Repeat exactly, and only, the lines from the line containing "kind = register to register" through the last line of the records below, including both.

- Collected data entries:
+ + + +
==> src/rx_regs_pkg.sv <==
// Purpose: Shared constants for the receiver status and sync width bank
// Assumes: Byte-wide registers on a plain address/strobe port
// Notes:   Offsets are byte addresses of the register port
package rx_regs_pkg;
   // ==========================================================
   // Register offsets
   localparam logic [7:0] OFF_PACKET_IDENTITY = 8'h2a;
   localparam logic [7:0] OFF_ERR_PROTOCOL    = 8'h2b;
   localparam logic [7:0] OFF_ERR_PHY         = 8'h2c;
   localparam logic [7:0] OFF_ERR_COMMAND     = 8'h2d;
   localparam logic [7:0] OFF_HSW_HIGH        = 8'h30;
   localparam logic [7:0] OFF_HSW_LOW         = 8'h31;
   localparam logic [7:0] OFF_VSW_HIGH        = 8'h32;
   localparam logic [7:0] OFF_VSW_LOW         = 8'h33;
   localparam logic [7:0] OFF_SYNC_CONFIG     = 8'h40;
   localparam logic [7:0] OFF_ERR_ENABLE_0    = 8'h41;
   localparam logic [7:0] OFF_ERR_ENABLE_1    = 8'h42;
   localparam logic [7:0] OFF_ERR_STATUS      = 8'h43;
   // ==========================================================
   // Reset values
   localparam logic [7:0] RST_HSW_LOW     = 8'h20;
   localparam logic [7:0] RST_VSW_LOW     = 8'h04;
   localparam logic [7:0] RST_ERR_ENABLE  = 8'hff;
   localparam logic [7:0] RST_SYNC_CONFIG = 8'h01;
   // ==========================================================
   // Field positions, pixel type range and error report masks
   localparam int VC_MSB          = 7;
   localparam int VC_LSB          = 6;
   localparam int TYPE_MSB        = 5;
   localparam int SYNC_PULSES_BIT = 0;
   localparam logic [3:0] PIXEL_TYPE_LO = 4'hb;
   localparam logic [3:0] PIXEL_TYPE_HI = 4'he;
   localparam logic [7:0] PROT_MASK  = 8'hbf;
   localparam logic [7:0] PHY_MASK   = 8'h7f;
   localparam logic [7:0] CMD_MASK   = 8'h07;
endpackage

==> src/rx_status_sync_regs.sv <==
// Purpose: Receiver packet identity, error report and sync width bank
// Assumes: Protocol logic gives header strobes and error pulses
// Notes:   Reads answer one cycle after the read strobe
//
// Design decision made here: the strobed register port.
`timescale 1ns/10ps
module rx_status_sync_regs
#(
   parameter int WIDTH_BITS = 10
)
(
   input  wire logic       clk,
   input  wire logic       resetn,
   input  wire logic [7:0] reg_addr,
   input  wire logic [7:0] reg_wdata,
   input  wire logic       reg_write,
   input  wire logic       reg_read,
   output logic      [7:0] reg_rdata,
   input  wire logic       header_valid,
   input  wire logic [1:0] header_channel,
   input  wire logic [5:0] packet_type_code,
   input  wire logic [7:0] protocol_errors,
   input  wire logic [7:0] phy_errors,
   input  wire logic [7:0] command_errors,
   input  wire logic       pixel_en,
   input  wire logic       hsync_event,
   input  wire logic       vsync_event,
   output logic            error_detected,
   output logic            hsync_gen,
   output logic            vsync_gen,
   output logic            hsync_pass,
   output logic            vsync_pass
);
   logic [7:0] identity_reg;
   logic [7:0] err_prot_reg;
   logic [7:0] err_phy_reg;
   logic [7:0] err_cmd_reg;
   logic [7:0] hsw_high_reg;
   logic [7:0] hsw_low_reg;
   logic [7:0] vsw_high_reg;
   logic [7:0] vsw_low_reg;
   logic [7:0] sync_cfg_reg;
   logic [7:0] err_en0_reg;
   logic [7:0] err_en1_reg;
   logic [7:0] rdata_next;
   logic       sync_events;
   logic       error_hit;
   logic       gen_h;
   logic       gen_v;
   logic [WIDTH_BITS-1:0] hsync_width;
   logic [WIDTH_BITS-1:0] vsync_width;

   // ==========================================================
   // Helpers
   function automatic logic is_pixel_type(input logic [5:0] code);
      is_pixel_type = (code[3:0] >= rx_regs_pkg::PIXEL_TYPE_LO)
                   && (code[3:0] <= rx_regs_pkg::PIXEL_TYPE_HI);
   endfunction

   function automatic logic wr_hit(input logic [7:0] off);
      wr_hit = reg_write && (reg_addr == off);
   endfunction

   // ==========================================================
   // Packet identity capture
   always_ff @(posedge clk or negedge resetn)
   begin
      if (!resetn)
         identity_reg <= 8'h00;
      else if (header_valid && is_pixel_type(packet_type_code))
         identity_reg <= {header_channel, packet_type_code};
   end

   // ==========================================================
   // Error report registers follow live error status
   always_ff @(posedge clk or negedge resetn)
   begin
      if (!resetn)
      begin
         err_prot_reg <= 8'h00;
         err_phy_reg  <= 8'h00;
         err_cmd_reg  <= 8'h00;
      end
      else
      begin
         err_prot_reg <= protocol_errors & rx_regs_pkg::PROT_MASK;
         err_phy_reg  <= phy_errors & rx_regs_pkg::PHY_MASK;
         err_cmd_reg  <= command_errors & rx_regs_pkg::CMD_MASK;
      end
   end

   // ==========================================================
   // Aggregate error status, gated by enables
   always_comb
   begin
      error_hit = 1'b0;
      // Enable 0: bit7 ecc1, bit4 lp sync, 3 timeout, 2 escape, 1 sot sync,
      // 0 sot
      error_hit = (err_en0_reg[7] && protocol_errors[0])
               || (err_en0_reg[4] && phy_errors[4])
               || (err_en0_reg[3] && phy_errors[5])
               || (err_en0_reg[2] && phy_errors[3])
               || (err_en0_reg[1] && phy_errors[1])
               || (err_en0_reg[0] && phy_errors[0])
               || (err_en1_reg[6] && phy_errors[2])
               || (err_en1_reg[5] && protocol_errors[7])
               || (err_en1_reg[4] && protocol_errors[5])
               || (err_en1_reg[3] && protocol_errors[4])
               || (err_en1_reg[2] && protocol_errors[3])
               || (err_en1_reg[1] && protocol_errors[2])
               || (err_en1_reg[0] && protocol_errors[1]);
   end

   // Sticky flag, cleared on read; a new error wins over the clear
   always_ff @(posedge clk or negedge resetn)
   begin
      if (!resetn)
         error_detected <= 1'b0;
      else if (error_hit)
         error_detected <= 1'b1;
      else if (reg_read && reg_addr == rx_regs_pkg::OFF_ERR_STATUS)
         error_detected <= 1'b0;
   end

   // ==========================================================
   // Writable configuration
   always_ff @(posedge clk or negedge resetn)
   begin
      if (!resetn)
      begin
         hsw_high_reg <= 8'h00;
         hsw_low_reg  <= rx_regs_pkg::RST_HSW_LOW;
         vsw_high_reg <= 8'h00;
         vsw_low_reg  <= rx_regs_pkg::RST_VSW_LOW;
      end
      else
      begin
         if (wr_hit(rx_regs_pkg::OFF_HSW_HIGH))
            hsw_high_reg <= {6'h00, reg_wdata[1:0]};
         if (wr_hit(rx_regs_pkg::OFF_HSW_LOW))
            hsw_low_reg <= reg_wdata;
         if (wr_hit(rx_regs_pkg::OFF_VSW_HIGH))
            vsw_high_reg <= {6'h00, reg_wdata[1:0]};
         if (wr_hit(rx_regs_pkg::OFF_VSW_LOW))
            vsw_low_reg <= reg_wdata;
      end
   end

   always_ff @(posedge clk or negedge resetn)
   begin
      if (!resetn)
      begin
         sync_cfg_reg <= rx_regs_pkg::RST_SYNC_CONFIG;
         err_en0_reg  <= rx_regs_pkg::RST_ERR_ENABLE;
         err_en1_reg  <= {1'b0, rx_regs_pkg::RST_ERR_ENABLE[6:0]};
      end
      else
      begin
         if (wr_hit(rx_regs_pkg::OFF_SYNC_CONFIG))
            sync_cfg_reg <= {7'h00, reg_wdata[0]};
         if (wr_hit(rx_regs_pkg::OFF_ERR_ENABLE_0))
            err_en0_reg <= reg_wdata;
         if (wr_hit(rx_regs_pkg::OFF_ERR_ENABLE_1))
            err_en1_reg <= {1'b0, reg_wdata[6:0]};
      end
   end

   // ==========================================================
   // Read port
   always_comb
   begin
      case (reg_addr)
         rx_regs_pkg::OFF_PACKET_IDENTITY: rdata_next = identity_reg;
         rx_regs_pkg::OFF_ERR_PROTOCOL:    rdata_next = err_prot_reg;
         rx_regs_pkg::OFF_ERR_PHY:         rdata_next = err_phy_reg;
         rx_regs_pkg::OFF_ERR_COMMAND:     rdata_next = err_cmd_reg;
         rx_regs_pkg::OFF_HSW_HIGH:        rdata_next = hsw_high_reg;
         rx_regs_pkg::OFF_HSW_LOW:         rdata_next = hsw_low_reg;
         rx_regs_pkg::OFF_VSW_HIGH:        rdata_next = vsw_high_reg;
         rx_regs_pkg::OFF_VSW_LOW:         rdata_next = vsw_low_reg;
         rx_regs_pkg::OFF_SYNC_CONFIG:     rdata_next = sync_cfg_reg;
         rx_regs_pkg::OFF_ERR_ENABLE_0:    rdata_next = err_en0_reg;
         rx_regs_pkg::OFF_ERR_ENABLE_1:    rdata_next = err_en1_reg;
         rx_regs_pkg::OFF_ERR_STATUS:      rdata_next = {7'h00, error_detected};
         default:                          rdata_next = 8'h00;
      endcase
   end

   always_ff @(posedge clk or negedge resetn)
   begin
      if (!resetn)
         reg_rdata <= 8'h00;
      else if (reg_read)
         reg_rdata <= rdata_next;
      else
         reg_rdata <= 8'h00;
   end

   // ==========================================================
   // Sync generation
   assign sync_events = !sync_cfg_reg[rx_regs_pkg::SYNC_PULSES_BIT];
   assign hsync_width = {hsw_high_reg[1:0], hsw_low_reg};
   assign vsync_width = {vsw_high_reg[1:0], vsw_low_reg};

   sync_pulse_gen #(
      .WIDTH_BITS (WIDTH_BITS)
   ) u_gen (
      .clk         (clk),
      .resetn      (resetn),
      .pixel_en    (pixel_en),
      .hsync_event (hsync_event && sync_events),
      .vsync_event (vsync_event && sync_events),
      .hsync_width (hsync_width),
      .vsync_width (vsync_width),
      .hsync_out   (gen_h),
      .vsync_out   (gen_v)
   );

   always_ff @(posedge clk or negedge resetn)
   begin
      if (!resetn)
      begin
         hsync_gen  <= 1'b0;
         vsync_gen  <= 1'b0;
         hsync_pass <= 1'b0;
         vsync_pass <= 1'b0;
      end
      else
      begin
         hsync_gen  <= gen_h;
         vsync_gen  <= gen_v;
         hsync_pass <= hsync_event && !sync_events;
         vsync_pass <= vsync_event && !sync_events;
      end
   end
endmodule // rx_status_sync_regs

==> src/sync_pulse_gen.sv <==
// Purpose: Sync pulse generator: hsync in pixels, vsync in lines
// Assumes: One pixel enable per pixel clock
// Notes:   Widths are sampled at pulse start
`timescale 1ns/10ps
module sync_pulse_gen
#(
   parameter int WIDTH_BITS = 10
)
(
   input  wire logic                  clk,
   input  wire logic                  resetn,
   input  wire logic                  pixel_en,
   input  wire logic                  hsync_event,
   input  wire logic                  vsync_event,
   input  wire logic [WIDTH_BITS-1:0] hsync_width,
   input  wire logic [WIDTH_BITS-1:0] vsync_width,
   output logic                       hsync_out,
   output logic                       vsync_out
);
   logic [WIDTH_BITS-1:0] h_count_reg;
   logic [WIDTH_BITS-1:0] v_count_reg;
   logic                  h_end;

   assign h_end = hsync_out && pixel_en && (h_count_reg <= 1);

   // ==========================================================
   // Horizontal pulse, counted in pixel clocks
   always_ff @(posedge clk or negedge resetn)
   begin
      if (!resetn)
      begin
         hsync_out   <= 1'b0;
         h_count_reg <= '0;
      end
      else if (hsync_event && hsync_width != '0)
      begin
         hsync_out   <= 1'b1;
         h_count_reg <= hsync_width;
      end
      else if (hsync_out && pixel_en)
      begin
         h_count_reg <= h_count_reg - 1'b1;
         if (h_count_reg <= 1)
            hsync_out <= 1'b0;
      end
   end

   // ==========================================================
   // Vertical pulse, counted in hsync pulses
   always_ff @(posedge clk or negedge resetn)
   begin
      if (!resetn)
      begin
         vsync_out   <= 1'b0;
         v_count_reg <= '0;
      end
      else if (vsync_event && vsync_width != '0)
      begin
         vsync_out   <= 1'b1;
         v_count_reg <= vsync_width;
      end
      else if (vsync_out && h_end)
      begin
         v_count_reg <= v_count_reg - 1'b1;
         if (v_count_reg <= 1)
            vsync_out <= 1'b0;
      end
   end
endmodule // sync_pulse_gen
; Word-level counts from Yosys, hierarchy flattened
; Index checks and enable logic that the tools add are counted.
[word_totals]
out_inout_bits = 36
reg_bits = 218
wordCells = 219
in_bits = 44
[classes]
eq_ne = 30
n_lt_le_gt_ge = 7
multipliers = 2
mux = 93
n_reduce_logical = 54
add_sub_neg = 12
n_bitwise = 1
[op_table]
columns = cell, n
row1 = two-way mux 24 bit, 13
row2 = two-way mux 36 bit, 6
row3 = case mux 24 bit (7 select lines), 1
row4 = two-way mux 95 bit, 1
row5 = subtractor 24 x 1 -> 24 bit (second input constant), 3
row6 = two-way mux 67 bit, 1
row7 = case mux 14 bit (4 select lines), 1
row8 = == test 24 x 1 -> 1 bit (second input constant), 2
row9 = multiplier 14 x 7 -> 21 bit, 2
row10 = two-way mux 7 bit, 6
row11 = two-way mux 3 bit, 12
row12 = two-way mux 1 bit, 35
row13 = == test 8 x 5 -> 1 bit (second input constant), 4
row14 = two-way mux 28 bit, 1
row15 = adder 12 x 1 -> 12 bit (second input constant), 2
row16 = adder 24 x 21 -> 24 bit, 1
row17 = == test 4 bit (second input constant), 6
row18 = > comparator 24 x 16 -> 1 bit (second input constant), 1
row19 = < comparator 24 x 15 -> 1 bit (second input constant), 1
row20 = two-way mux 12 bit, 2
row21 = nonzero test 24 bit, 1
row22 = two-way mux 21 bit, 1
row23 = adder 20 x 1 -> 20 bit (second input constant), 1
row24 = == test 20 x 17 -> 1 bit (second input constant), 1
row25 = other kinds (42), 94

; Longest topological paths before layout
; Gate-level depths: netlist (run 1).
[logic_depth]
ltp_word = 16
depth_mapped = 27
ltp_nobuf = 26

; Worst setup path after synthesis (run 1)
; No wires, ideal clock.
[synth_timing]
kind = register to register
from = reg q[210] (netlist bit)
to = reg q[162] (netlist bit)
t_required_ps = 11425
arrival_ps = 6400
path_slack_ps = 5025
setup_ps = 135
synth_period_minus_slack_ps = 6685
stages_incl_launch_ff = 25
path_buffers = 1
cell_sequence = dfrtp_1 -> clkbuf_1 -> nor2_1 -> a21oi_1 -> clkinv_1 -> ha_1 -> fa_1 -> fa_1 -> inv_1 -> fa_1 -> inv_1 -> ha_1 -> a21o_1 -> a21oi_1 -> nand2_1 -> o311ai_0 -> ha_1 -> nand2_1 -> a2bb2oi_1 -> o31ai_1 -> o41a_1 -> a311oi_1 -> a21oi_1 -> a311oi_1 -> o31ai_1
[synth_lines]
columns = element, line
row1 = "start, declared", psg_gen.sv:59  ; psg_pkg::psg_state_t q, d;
+ + + +
- Output:
kind = register to register
from = reg q[210] (netlist bit)
to = reg q[162] (netlist bit)
t_required_ps = 11425
arrival_ps = 6400
path_slack_ps = 5025
setup_ps = 135
synth_period_minus_slack_ps = 6685
stages_incl_launch_ff = 25
path_buffers = 1
cell_sequence = dfrtp_1 -> clkbuf_1 -> nor2_1 -> a21oi_1 -> clkinv_1 -> ha_1 -> fa_1 -> fa_1 -> inv_1 -> fa_1 -> inv_1 -> ha_1 -> a21o_1 -> a21oi_1 -> nand2_1 -> o311ai_0 -> ha_1 -> nand2_1 -> a2bb2oi_1 -> o31ai_1 -> o41a_1 -> a311oi_1 -> a21oi_1 -> a311oi_1 -> o31ai_1
[synth_lines]
columns = element, line
row1 = "start, declared", psg_gen.sv:59  ; psg_pkg::psg_state_t q, d;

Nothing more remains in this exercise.